** Data to use follows **

### src/rtl/conv_acc_quant.sv
// conv_acc_quant: accumulates per-column MAC partial sums over a group of beats,
// then adds bias, rounds, shifts, optionally applies ReLU and saturates each lane.
//   clk, rst            : clock, asynchronous active-high reset
//   in_valid/in_ready   : partial-sum beat handshake
//   in_first/in_last    : group delimiters for the accumulation
//   in_data             : COLUMN signed lanes of OW bits
//   bias/shift/relu_en  : quantisation controls, sampled on the last beat
//   out_valid/out_ready : quantised result handshake
//   out_data            : COLUMN signed lanes of QW bits
module conv_acc_quant #(
    parameter int COLUMN = 7,
    parameter int OW     = 26,
    parameter int AW     = 32,
    parameter int BW     = 16,
    parameter int QW     = 8,
    parameter int SHW    = 5
) (
    input  logic                 clk,
    input  logic                 rst,
    input  logic                 in_valid,
    output logic                 in_ready,
    input  logic                 in_first,
    input  logic                 in_last,
    input  logic [COLUMN*OW-1:0] in_data,
    input  logic [COLUMN*BW-1:0] bias,
    input  logic [SHW-1:0]       shift,
    input  logic                 relu_en,
    output logic                 out_valid,
    input  logic                 out_ready,
    output logic [COLUMN*QW-1:0] out_data
);
    // Two guard bits keep sum + bias + rounding free of overflow.
    localparam int TW = AW + 2;
    localparam logic signed [AW-1:0] ACC_ZERO = '0;
    localparam logic signed [TW-1:0] QMAX = TW'(2 ** (QW - 1) - 1);
    localparam logic signed [TW-1:0] QMIN = ~QMAX;

    logic signed [AW-1:0] acc_q [COLUMN];
    logic signed [AW-1:0] q_sum_q [COLUMN];
    logic signed [AW-1:0] sum [COLUMN];
    logic [COLUMN*BW-1:0] q_bias_q;
    logic [SHW-1:0]       q_shift_q;
    logic                 q_relu_q;
    logic                 q_valid_q, q_valid_d;
    logic                 out_valid_q, out_valid_d;
    logic [COLUMN*QW-1:0] out_data_q, res;
    logic                 accept, capture, q_adv;

    assign q_adv     = q_valid_q && (!out_valid_q || out_ready);
    assign in_ready  = !q_valid_q || q_adv;
    assign accept    = in_valid && in_ready;
    assign capture   = accept && in_last;
    assign out_valid = out_valid_q;
    assign out_data  = out_data_q;

    always_comb begin
        q_valid_d   = capture ? 1'b1 : (q_adv ? 1'b0 : q_valid_q);
        out_valid_d = q_adv ? 1'b1 : (out_ready ? 1'b0 : out_valid_q);
    end

    for (genvar i = 0; i < COLUMN; i++) begin : g_lane
        logic signed [OW-1:0] lane;
        logic signed [BW-1:0] b;
        logic signed [TW-1:0] rnd, t0, t1, t2;
        assign lane   = in_data[i*OW +: OW];
        assign b      = q_bias_q[i*BW +: BW];
        assign sum[i] = (in_first ? ACC_ZERO : acc_q[i]) + AW'(lane);
        always_comb begin
            // Adding half an LSB before the arithmetic shift rounds half-up.
            rnd = (q_shift_q != '0) ? (TW'(1) <<< (q_shift_q - SHW'(1))) : TW'(0);
            t0  = TW'(q_sum_q[i]) + TW'(b) + rnd;
            t1  = t0 >>> q_shift_q;
            t2  = (q_relu_q && t1 < 0) ? TW'(0) : t1;
        end
        assign res[i*QW +: QW] = (t2 > QMAX) ? QMAX[QW-1:0] :
                                 (t2 < QMIN) ? QMIN[QW-1:0] : t2[QW-1:0];
    end

    always_ff @(posedge clk or posedge rst) begin
        if (rst) begin
            for (int k = 0; k < COLUMN; k++) begin
                acc_q[k]   <= '0;
                q_sum_q[k] <= '0;
            end
            q_bias_q    <= '0;
            q_shift_q   <= '0;
            q_relu_q    <= 1'b0;
            q_valid_q   <= 1'b0;
            out_valid_q <= 1'b0;
            out_data_q  <= '0;
        end else begin
            // The accumulator keeps the group sum after a last beat.
            if (accept) begin
                for (int k = 0; k < COLUMN; k++) acc_q[k] <= sum[k];
            end
            if (capture) begin
                for (int k = 0; k < COLUMN; k++) q_sum_q[k] <= sum[k];
                q_bias_q  <= bias;
                q_shift_q <= shift;
                q_relu_q  <= relu_en;
            end
            if (q_adv) out_data_q <= res;
            q_valid_q   <= q_valid_d;
            out_valid_q <= out_valid_d;
        end
    end
endmodule
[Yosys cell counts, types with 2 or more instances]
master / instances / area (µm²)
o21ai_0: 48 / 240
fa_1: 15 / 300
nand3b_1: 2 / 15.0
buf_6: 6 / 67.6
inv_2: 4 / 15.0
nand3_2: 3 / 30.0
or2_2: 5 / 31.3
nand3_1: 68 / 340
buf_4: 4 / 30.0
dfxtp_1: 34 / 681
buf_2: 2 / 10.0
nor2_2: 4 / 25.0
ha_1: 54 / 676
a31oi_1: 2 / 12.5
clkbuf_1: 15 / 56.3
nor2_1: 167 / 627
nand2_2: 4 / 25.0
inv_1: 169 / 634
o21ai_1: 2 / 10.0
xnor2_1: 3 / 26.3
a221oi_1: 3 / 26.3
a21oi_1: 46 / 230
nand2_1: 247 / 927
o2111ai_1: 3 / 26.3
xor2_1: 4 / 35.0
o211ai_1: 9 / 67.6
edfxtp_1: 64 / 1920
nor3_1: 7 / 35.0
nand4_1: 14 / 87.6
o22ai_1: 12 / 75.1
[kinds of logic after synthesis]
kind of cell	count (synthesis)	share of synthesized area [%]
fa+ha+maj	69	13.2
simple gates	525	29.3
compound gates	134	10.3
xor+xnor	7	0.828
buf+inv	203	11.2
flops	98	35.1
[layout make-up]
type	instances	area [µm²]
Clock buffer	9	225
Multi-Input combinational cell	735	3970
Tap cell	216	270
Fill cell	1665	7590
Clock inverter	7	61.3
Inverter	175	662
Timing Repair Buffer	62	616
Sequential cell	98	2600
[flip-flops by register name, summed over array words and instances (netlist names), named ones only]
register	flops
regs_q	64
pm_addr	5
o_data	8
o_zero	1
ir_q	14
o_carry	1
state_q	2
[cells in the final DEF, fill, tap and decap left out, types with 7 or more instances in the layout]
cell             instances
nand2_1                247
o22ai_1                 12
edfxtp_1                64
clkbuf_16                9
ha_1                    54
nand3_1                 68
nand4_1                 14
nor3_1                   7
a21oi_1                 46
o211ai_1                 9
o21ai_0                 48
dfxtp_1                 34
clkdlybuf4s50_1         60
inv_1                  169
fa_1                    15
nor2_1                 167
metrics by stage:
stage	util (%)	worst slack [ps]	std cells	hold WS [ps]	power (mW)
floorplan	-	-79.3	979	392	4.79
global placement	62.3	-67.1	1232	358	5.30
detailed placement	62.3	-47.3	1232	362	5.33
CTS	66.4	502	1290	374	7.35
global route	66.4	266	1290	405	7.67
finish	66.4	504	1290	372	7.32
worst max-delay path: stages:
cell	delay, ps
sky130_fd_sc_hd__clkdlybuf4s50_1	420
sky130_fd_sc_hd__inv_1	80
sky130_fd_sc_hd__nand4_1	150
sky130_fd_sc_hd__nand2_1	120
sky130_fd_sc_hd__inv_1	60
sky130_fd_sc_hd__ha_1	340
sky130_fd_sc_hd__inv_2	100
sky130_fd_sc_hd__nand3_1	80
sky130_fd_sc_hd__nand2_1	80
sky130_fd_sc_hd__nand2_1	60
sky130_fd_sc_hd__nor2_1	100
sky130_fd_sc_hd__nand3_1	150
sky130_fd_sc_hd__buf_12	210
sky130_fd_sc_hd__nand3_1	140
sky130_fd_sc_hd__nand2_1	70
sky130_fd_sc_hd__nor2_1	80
<file path="src/rtl/norm_window_buffer.sv">
// Sliding window of the last DEPTH normalized frames. Each time a new frame
// completes a full window, the window is streamed out word by word, oldest frame first.
module norm_window_buffer #(
    parameter int N_CH  = 8,
    parameter int WIDTH = 16,
    parameter int DEPTH = 4
) (
    input  logic                       i_clk,
    input  logic                       i_rst_n,
    input  logic                       i_valid,
    input  logic [WIDTH-1:0]           i_norm [0:N_CH-1],
    input  logic                       i_clear,
    input  logic                       i_ready,
    output logic                       o_valid,
    output logic [WIDTH-1:0]           o_data,
    output logic                       o_last,
    output logic [$clog2(DEPTH+1)-1:0] o_fill,
    output logic                       o_drop
);
    localparam int PTR_W  = (DEPTH > 1) ? $clog2(DEPTH) : 1;
    localparam int CH_W   = (N_CH > 1) ? $clog2(N_CH) : 1;
    localparam int FILL_W = $clog2(DEPTH + 1);
    localparam logic [PTR_W-1:0]  LAST_FRM = PTR_W'(DEPTH - 1);
    localparam logic [CH_W-1:0]   LAST_CH  = CH_W'(N_CH - 1);
    localparam logic [FILL_W-1:0] FULL     = FILL_W'(DEPTH);

    typedef enum logic {S_FILL, S_STREAM} state_t;

    state_t             r_state;
    state_t             w_state_nxt;
    logic [WIDTH-1:0]   r_mem [0:DEPTH-1][0:N_CH-1];
    logic [PTR_W-1:0]   r_wr_ptr;
    logic [FILL_W-1:0]  r_fill;
    logic [PTR_W-1:0]   r_rd_frm;
    logic [CH_W-1:0]    r_rd_ch;
    logic [PTR_W-1:0]   r_sent;
    logic               r_drop;

    logic               w_accept;
    logic               w_xfer;
    logic               w_last_ch;
    logic               w_win_full;
    logic [PTR_W-1:0]   w_wr_ptr_inc;
    logic [PTR_W-1:0]   w_rd_frm_inc;
    logic [FILL_W-1:0]  w_fill_nxt;

    // Frames are only captured while filling; a clear swallows a coincident frame.
    assign w_accept     = (r_state == S_FILL) && i_valid && !i_clear;
    assign w_xfer       = o_valid && i_ready;
    assign w_last_ch    = (r_rd_ch == LAST_CH);
    assign w_wr_ptr_inc = (r_wr_ptr == LAST_FRM) ? '0 : r_wr_ptr + 1'b1;
    assign w_rd_frm_inc = (r_rd_frm == LAST_FRM) ? '0 : r_rd_frm + 1'b1;
    assign w_fill_nxt   = (r_fill == FULL) ? FULL : r_fill + 1'b1;
    assign w_win_full   = (w_fill_nxt == FULL);

    assign o_valid = (r_state == S_STREAM);
    assign o_last  = o_valid && w_last_ch && (r_sent == LAST_FRM);
    assign o_data  = o_valid ? r_mem[r_rd_frm][r_rd_ch] : '0;
    assign o_fill  = r_fill;
    assign o_drop  = r_drop;

    always_ff @(posedge i_clk or negedge i_rst_n) begin
        if (!i_rst_n) r_state <= S_FILL;
        else          r_state <= w_state_nxt;
    end

    always_comb begin
        w_state_nxt = r_state;
        if (i_clear) begin
            w_state_nxt = S_FILL;
        end else begin
            case (r_state)
                S_FILL:   if (w_accept && w_win_full) w_state_nxt = S_STREAM;
                S_STREAM: if (w_xfer && o_last)       w_state_nxt = S_FILL;
                default:  w_state_nxt = S_FILL;
            endcase
        end
    end

    always_ff @(posedge i_clk or negedge i_rst_n) begin
        if (!i_rst_n) begin
            r_wr_ptr <= '0;
            r_fill   <= '0;
            r_rd_frm <= '0;
            r_rd_ch  <= '0;
            r_sent   <= '0;
            r_drop   <= 1'b0;
        end else if (i_clear) begin
            r_wr_ptr <= '0;
            r_fill   <= '0;
            r_rd_frm <= '0;
            r_rd_ch  <= '0;
            r_sent   <= '0;
            r_drop   <= 1'b0;
        end else begin
            r_drop <= i_valid && (r_state == S_STREAM);
            if (w_accept) begin
                r_wr_ptr <= w_wr_ptr_inc;
                r_fill   <= w_fill_nxt;
                // Once full, the slot after the newest frame holds the oldest one.
                if (w_win_full) begin
                    r_rd_frm <= w_wr_ptr_inc;
                    r_rd_ch  <= '0;
                    r_sent   <= '0;
                end
            end
            if (w_xfer) begin
                if (w_last_ch) begin
                    r_rd_ch  <= '0;
                    r_rd_frm <= w_rd_frm_inc;
                    r_sent   <= r_sent + 1'b1;
                end else begin
                    r_rd_ch  <= r_rd_ch + 1'b1;
                end
            end
        end
    end

    always_ff @(posedge i_clk) begin
        if (w_accept) begin
            for (int c = 0; c < N_CH; c++) r_mem[r_wr_ptr][c] <= i_norm[c];
        end
    end

endmodule

</file>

** End of Data to use **

▶ **Task goal**: Which lines above hold the word "with"? Copy each of them.

▶ **Solution**:
[Yosys cell counts, types with 2 or more instances]
[cells in the final DEF, fill, tap and decap left out, types with 7 or more instances in the layout]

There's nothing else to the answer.